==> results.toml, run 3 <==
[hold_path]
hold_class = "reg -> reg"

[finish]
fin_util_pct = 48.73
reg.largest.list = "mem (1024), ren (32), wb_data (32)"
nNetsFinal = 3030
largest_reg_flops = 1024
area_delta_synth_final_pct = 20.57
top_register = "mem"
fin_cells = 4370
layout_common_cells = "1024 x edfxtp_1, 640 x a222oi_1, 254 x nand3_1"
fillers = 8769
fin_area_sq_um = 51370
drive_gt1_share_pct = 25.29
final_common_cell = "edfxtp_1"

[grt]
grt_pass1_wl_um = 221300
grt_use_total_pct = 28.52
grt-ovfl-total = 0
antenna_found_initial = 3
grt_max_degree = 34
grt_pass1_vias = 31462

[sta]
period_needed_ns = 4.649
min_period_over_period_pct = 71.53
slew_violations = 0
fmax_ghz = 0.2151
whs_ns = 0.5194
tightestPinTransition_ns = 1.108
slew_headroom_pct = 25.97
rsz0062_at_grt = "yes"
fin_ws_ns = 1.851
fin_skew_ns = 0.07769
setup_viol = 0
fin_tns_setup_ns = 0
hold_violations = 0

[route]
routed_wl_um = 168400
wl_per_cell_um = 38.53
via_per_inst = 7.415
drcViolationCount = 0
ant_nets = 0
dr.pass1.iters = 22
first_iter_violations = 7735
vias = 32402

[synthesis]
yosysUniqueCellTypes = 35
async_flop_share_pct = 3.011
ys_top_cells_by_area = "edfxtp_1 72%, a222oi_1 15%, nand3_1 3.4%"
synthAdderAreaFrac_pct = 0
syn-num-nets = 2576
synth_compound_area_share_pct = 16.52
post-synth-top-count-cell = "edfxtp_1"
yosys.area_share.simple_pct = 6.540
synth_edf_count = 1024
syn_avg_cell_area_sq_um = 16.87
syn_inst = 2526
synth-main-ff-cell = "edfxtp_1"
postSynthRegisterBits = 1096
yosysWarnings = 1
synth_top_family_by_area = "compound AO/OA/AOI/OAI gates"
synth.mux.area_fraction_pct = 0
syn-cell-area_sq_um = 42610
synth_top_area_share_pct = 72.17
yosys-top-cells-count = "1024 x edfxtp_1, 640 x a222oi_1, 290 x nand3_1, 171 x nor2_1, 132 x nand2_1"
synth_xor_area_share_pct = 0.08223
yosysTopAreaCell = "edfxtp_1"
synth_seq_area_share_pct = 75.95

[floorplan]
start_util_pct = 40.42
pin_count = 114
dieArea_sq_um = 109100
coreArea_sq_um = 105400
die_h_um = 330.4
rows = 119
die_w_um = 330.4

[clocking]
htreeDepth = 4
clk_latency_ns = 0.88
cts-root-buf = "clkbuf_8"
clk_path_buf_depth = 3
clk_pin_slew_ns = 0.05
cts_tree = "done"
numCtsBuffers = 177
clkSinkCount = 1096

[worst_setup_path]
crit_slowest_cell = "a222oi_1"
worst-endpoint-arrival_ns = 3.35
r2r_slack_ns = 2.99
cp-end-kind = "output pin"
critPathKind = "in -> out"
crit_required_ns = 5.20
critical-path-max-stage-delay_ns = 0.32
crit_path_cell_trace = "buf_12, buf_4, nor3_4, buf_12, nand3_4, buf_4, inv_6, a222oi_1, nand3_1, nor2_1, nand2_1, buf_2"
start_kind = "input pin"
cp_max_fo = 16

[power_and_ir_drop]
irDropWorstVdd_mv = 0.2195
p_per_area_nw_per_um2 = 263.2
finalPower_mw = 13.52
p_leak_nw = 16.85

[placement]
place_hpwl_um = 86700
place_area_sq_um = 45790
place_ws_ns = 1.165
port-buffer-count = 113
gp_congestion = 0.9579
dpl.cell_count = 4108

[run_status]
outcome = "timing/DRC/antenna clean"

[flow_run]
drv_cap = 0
This design comes from an exercise in tuning for small area, a short achievable clock period and few clock cycles per item on the open sky130 flow, not from production work.
Where RTL was checked, it was by simulation tests only, not by an equivalence proof against the original.
Power figures rest on the tool's default switching activity, not on a simulated workload.

==> flow/design.v <==
module conv_single(input [8:0] kernel, input [8:0] window, output act_sign);
wire [8:0] m = kernel ~^ window;
wire sa = m[0] ^ m[1] ^ m[2];
wire ca = (m[0] & m[1]) | (m[0] & m[2]) | (m[1] & m[2]);
wire sb = m[3] ^ m[4] ^ m[5];
wire cb = (m[3] & m[4]) | (m[3] & m[5]) | (m[4] & m[5]);
wire e5 = ca & cb & (sa | sb);
wire e4 = (ca & cb) | ((ca | cb) & sa & sb);
wire e3 = (ca & cb) | ((ca | cb) & (sa | sb));
wire e2 = ca | cb | (sa & sb);
wire l1 = m[6] | m[7] | m[8];
wire l2 = (m[6] & m[7]) | (m[6] & m[8]) | (m[7] & m[8]);
wire l3 = m[6] & m[7] & m[8];
assign act_sign = e5 | (e4 & l1) | (e3 & l2) | (e2 & l3);
endmodule
module pipelined_conv(
	input clk,
	input [15:0] input_row,
	input [8:0] weights_in,
	input m12, m16,		 
	output reg [13:0] conv_out);
reg [15:0] R1, R2;
reg [8:0] K;
wire [13:0] sign_acts;
always @(posedge clk) begin
	R1 <= input_row;
	R2 <= R1;
	K <= weights_in;
end
genvar k;
generate
	for (k = 0; k < 14; k = k + 1) begin : g_conv
		conv_single u(.kernel(K),
			.window({input_row[k+2:k], R1[k+2:k], R2[k+2:k]}),
			.act_sign(sign_acts[k]));
	end
endgenerate
always @(posedge clk)
	conv_out <= {sign_acts[13:10] & {4{m16}}, sign_acts[9:8] & {2{m12}}, sign_acts[7:0]};
endmodule
module controller(input reset_b,
		  input clk,
		  input dut_run,
		  input [15:0] input_mdr,
		  output reg busy_out,
		  output reg output_write_en,
		  output reg [11:0] input_mar,
		  output reg [11:0] output_mar,
		  output reg m12, m16
		 );
localparam [1:0] ROW = 2'd0, DIMA = 2'd1, DIMD = 2'd2, DONE = 2'd3;
reg busy;		 
reg [1:0] st;
reg [3:0] c;		 
reg v;			 
wire idle = !busy;
wire is_row = busy && st == ROW;
wire is_dimd = busy && st == DIMD;
wire zero = !(input_mdr[3] | input_mdr[4]);
wire last = c[3] & c[0] & (!m12 | c[1] & (!m16 | c[2]));
wire done = st[1] & (st[0] | zero);
always @(posedge clk or negedge reset_b)
	if (!reset_b) begin
		busy <= 1'b0;
		busy_out <= 1'b0;
		v <= 1'b0;
		output_write_en <= 1'b0;
	end else begin
		v <= is_row && (c[3] | c[2] | c[1]);
		output_write_en <= v;
		busy_out <= busy ? !done : dut_run;
		if (idle)
			busy <= dut_run;
		else if (st == DONE || (st == DIMD && zero))
			busy <= 1'b0;
	end
always @(posedge clk) begin
	if (idle) st <= zero ? DONE : ROW;
	else case (st)
		ROW: if (last) st <= DIMA;
		DIMA: st <= DIMD;
		DIMD: st <= ROW;
		DONE: st <= ROW;
	endcase
	if (idle) input_mar <= {10'd0, dut_run, 1'b0};
	else input_mar <= input_mar + {10'd0, is_row & last, !(is_row & last)};
	if (idle) output_mar <= 12'd0;
	else if (output_write_en) output_mar <= output_mar + 12'd1;
	c <= (is_row | is_dimd) ? c + 4'd1 : 4'd0;
	if (idle | is_dimd) begin
		m16 <= input_mdr[4];
		m12 <= input_mdr[4] | input_mdr[2];
	end
end
endmodule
_ _ _ _ _ _ _
• **REQUIREMENT**: Print the complete listing again, exactly as it stands.

• **RESULT OF THE EXERCISE**:
==> results.toml, run 3 <==
[hold_path]
hold_class = "reg -> reg"

[finish]
fin_util_pct = 48.73
reg.largest.list = "mem (1024), ren (32), wb_data (32)"
nNetsFinal = 3030
largest_reg_flops = 1024
area_delta_synth_final_pct = 20.57
top_register = "mem"
fin_cells = 4370
layout_common_cells = "1024 x edfxtp_1, 640 x a222oi_1, 254 x nand3_1"
fillers = 8769
fin_area_sq_um = 51370
drive_gt1_share_pct = 25.29
final_common_cell = "edfxtp_1"

[grt]
grt_pass1_wl_um = 221300
grt_use_total_pct = 28.52
grt-ovfl-total = 0
antenna_found_initial = 3
grt_max_degree = 34
grt_pass1_vias = 31462

[sta]
period_needed_ns = 4.649
min_period_over_period_pct = 71.53
slew_violations = 0
fmax_ghz = 0.2151
whs_ns = 0.5194
tightestPinTransition_ns = 1.108
slew_headroom_pct = 25.97
rsz0062_at_grt = "yes"
fin_ws_ns = 1.851
fin_skew_ns = 0.07769
setup_viol = 0
fin_tns_setup_ns = 0
hold_violations = 0

[route]
routed_wl_um = 168400
wl_per_cell_um = 38.53
via_per_inst = 7.415
drcViolationCount = 0
ant_nets = 0
dr.pass1.iters = 22
first_iter_violations = 7735
vias = 32402

[synthesis]
yosysUniqueCellTypes = 35
async_flop_share_pct = 3.011
ys_top_cells_by_area = "edfxtp_1 72%, a222oi_1 15%, nand3_1 3.4%"
synthAdderAreaFrac_pct = 0
syn-num-nets = 2576
synth_compound_area_share_pct = 16.52
post-synth-top-count-cell = "edfxtp_1"
yosys.area_share.simple_pct = 6.540
synth_edf_count = 1024
syn_avg_cell_area_sq_um = 16.87
syn_inst = 2526
synth-main-ff-cell = "edfxtp_1"
postSynthRegisterBits = 1096
yosysWarnings = 1
synth_top_family_by_area = "compound AO/OA/AOI/OAI gates"
synth.mux.area_fraction_pct = 0
syn-cell-area_sq_um = 42610
synth_top_area_share_pct = 72.17
yosys-top-cells-count = "1024 x edfxtp_1, 640 x a222oi_1, 290 x nand3_1, 171 x nor2_1, 132 x nand2_1"
synth_xor_area_share_pct = 0.08223
yosysTopAreaCell = "edfxtp_1"
synth_seq_area_share_pct = 75.95

[floorplan]
start_util_pct = 40.42
pin_count = 114
dieArea_sq_um = 109100
coreArea_sq_um = 105400
die_h_um = 330.4
rows = 119
die_w_um = 330.4

[clocking]
htreeDepth = 4
clk_latency_ns = 0.88
cts-root-buf = "clkbuf_8"
clk_path_buf_depth = 3
clk_pin_slew_ns = 0.05
cts_tree = "done"
numCtsBuffers = 177
clkSinkCount = 1096

[worst_setup_path]
crit_slowest_cell = "a222oi_1"
worst-endpoint-arrival_ns = 3.35
r2r_slack_ns = 2.99
cp-end-kind = "output pin"
critPathKind = "in -> out"
crit_required_ns = 5.20
critical-path-max-stage-delay_ns = 0.32
crit_path_cell_trace = "buf_12, buf_4, nor3_4, buf_12, nand3_4, buf_4, inv_6, a222oi_1, nand3_1, nor2_1, nand2_1, buf_2"
start_kind = "input pin"
cp_max_fo = 16

[power_and_ir_drop]
irDropWorstVdd_mv = 0.2195
p_per_area_nw_per_um2 = 263.2
finalPower_mw = 13.52
p_leak_nw = 16.85

[placement]
place_hpwl_um = 86700
place_area_sq_um = 45790
place_ws_ns = 1.165
port-buffer-count = 113
gp_congestion = 0.9579
dpl.cell_count = 4108

[run_status]
outcome = "timing/DRC/antenna clean"

[flow_run]
drv_cap = 0
This design comes from an exercise in tuning for small area, a short achievable clock period and few clock cycles per item on the open sky130 flow, not from production work.
Where RTL was checked, it was by simulation tests only, not by an equivalence proof against the original.
Power figures rest on the tool's default switching activity, not on a simulated workload.

==> flow/design.v <==
module conv_single(input [8:0] kernel, input [8:0] window, output act_sign);
wire [8:0] m = kernel ~^ window;
wire sa = m[0] ^ m[1] ^ m[2];
wire ca = (m[0] & m[1]) | (m[0] & m[2]) | (m[1] & m[2]);
wire sb = m[3] ^ m[4] ^ m[5];
wire cb = (m[3] & m[4]) | (m[3] & m[5]) | (m[4] & m[5]);
wire e5 = ca & cb & (sa | sb);
wire e4 = (ca & cb) | ((ca | cb) & sa & sb);
wire e3 = (ca & cb) | ((ca | cb) & (sa | sb));
wire e2 = ca | cb | (sa & sb);
wire l1 = m[6] | m[7] | m[8];
wire l2 = (m[6] & m[7]) | (m[6] & m[8]) | (m[7] & m[8]);
wire l3 = m[6] & m[7] & m[8];
assign act_sign = e5 | (e4 & l1) | (e3 & l2) | (e2 & l3);
endmodule
module pipelined_conv(
	input clk,
	input [15:0] input_row,
	input [8:0] weights_in,
	input m12, m16,		 
	output reg [13:0] conv_out);
reg [15:0] R1, R2;
reg [8:0] K;
wire [13:0] sign_acts;
always @(posedge clk) begin
	R1 <= input_row;
	R2 <= R1;
	K <= weights_in;
end
genvar k;
generate
	for (k = 0; k < 14; k = k + 1) begin : g_conv
		conv_single u(.kernel(K),
			.window({input_row[k+2:k], R1[k+2:k], R2[k+2:k]}),
			.act_sign(sign_acts[k]));
	end
endgenerate
always @(posedge clk)
	conv_out <= {sign_acts[13:10] & {4{m16}}, sign_acts[9:8] & {2{m12}}, sign_acts[7:0]};
endmodule
module controller(input reset_b,
		  input clk,
		  input dut_run,
		  input [15:0] input_mdr,
		  output reg busy_out,
		  output reg output_write_en,
		  output reg [11:0] input_mar,
		  output reg [11:0] output_mar,
		  output reg m12, m16
		 );
localparam [1:0] ROW = 2'd0, DIMA = 2'd1, DIMD = 2'd2, DONE = 2'd3;
reg busy;		 
reg [1:0] st;
reg [3:0] c;		 
reg v;			 
wire idle = !busy;
wire is_row = busy && st == ROW;
wire is_dimd = busy && st == DIMD;
wire zero = !(input_mdr[3] | input_mdr[4]);
wire last = c[3] & c[0] & (!m12 | c[1] & (!m16 | c[2]));
wire done = st[1] & (st[0] | zero);
always @(posedge clk or negedge reset_b)
	if (!reset_b) begin
		busy <= 1'b0;
		busy_out <= 1'b0;
		v <= 1'b0;
		output_write_en <= 1'b0;
	end else begin
		v <= is_row && (c[3] | c[2] | c[1]);
		output_write_en <= v;
		busy_out <= busy ? !done : dut_run;
		if (idle)
			busy <= dut_run;
		else if (st == DONE || (st == DIMD && zero))
			busy <= 1'b0;
	end
always @(posedge clk) begin
	if (idle) st <= zero ? DONE : ROW;
	else case (st)
		ROW: if (last) st <= DIMA;
		DIMA: st <= DIMD;
		DIMD: st <= ROW;
		DONE: st <= ROW;
	endcase
	if (idle) input_mar <= {10'd0, dut_run, 1'b0};
	else input_mar <= input_mar + {10'd0, is_row & last, !(is_row & last)};
	if (idle) output_mar <= 12'd0;
	else if (output_write_en) output_mar <= output_mar + 12'd1;
	c <= (is_row | is_dimd) ? c + 4'd1 : 4'd0;
	if (idle | is_dimd) begin
		m16 <= input_mdr[4];
		m12 <= input_mdr[4] | input_mdr[2];
	end
end
endmodule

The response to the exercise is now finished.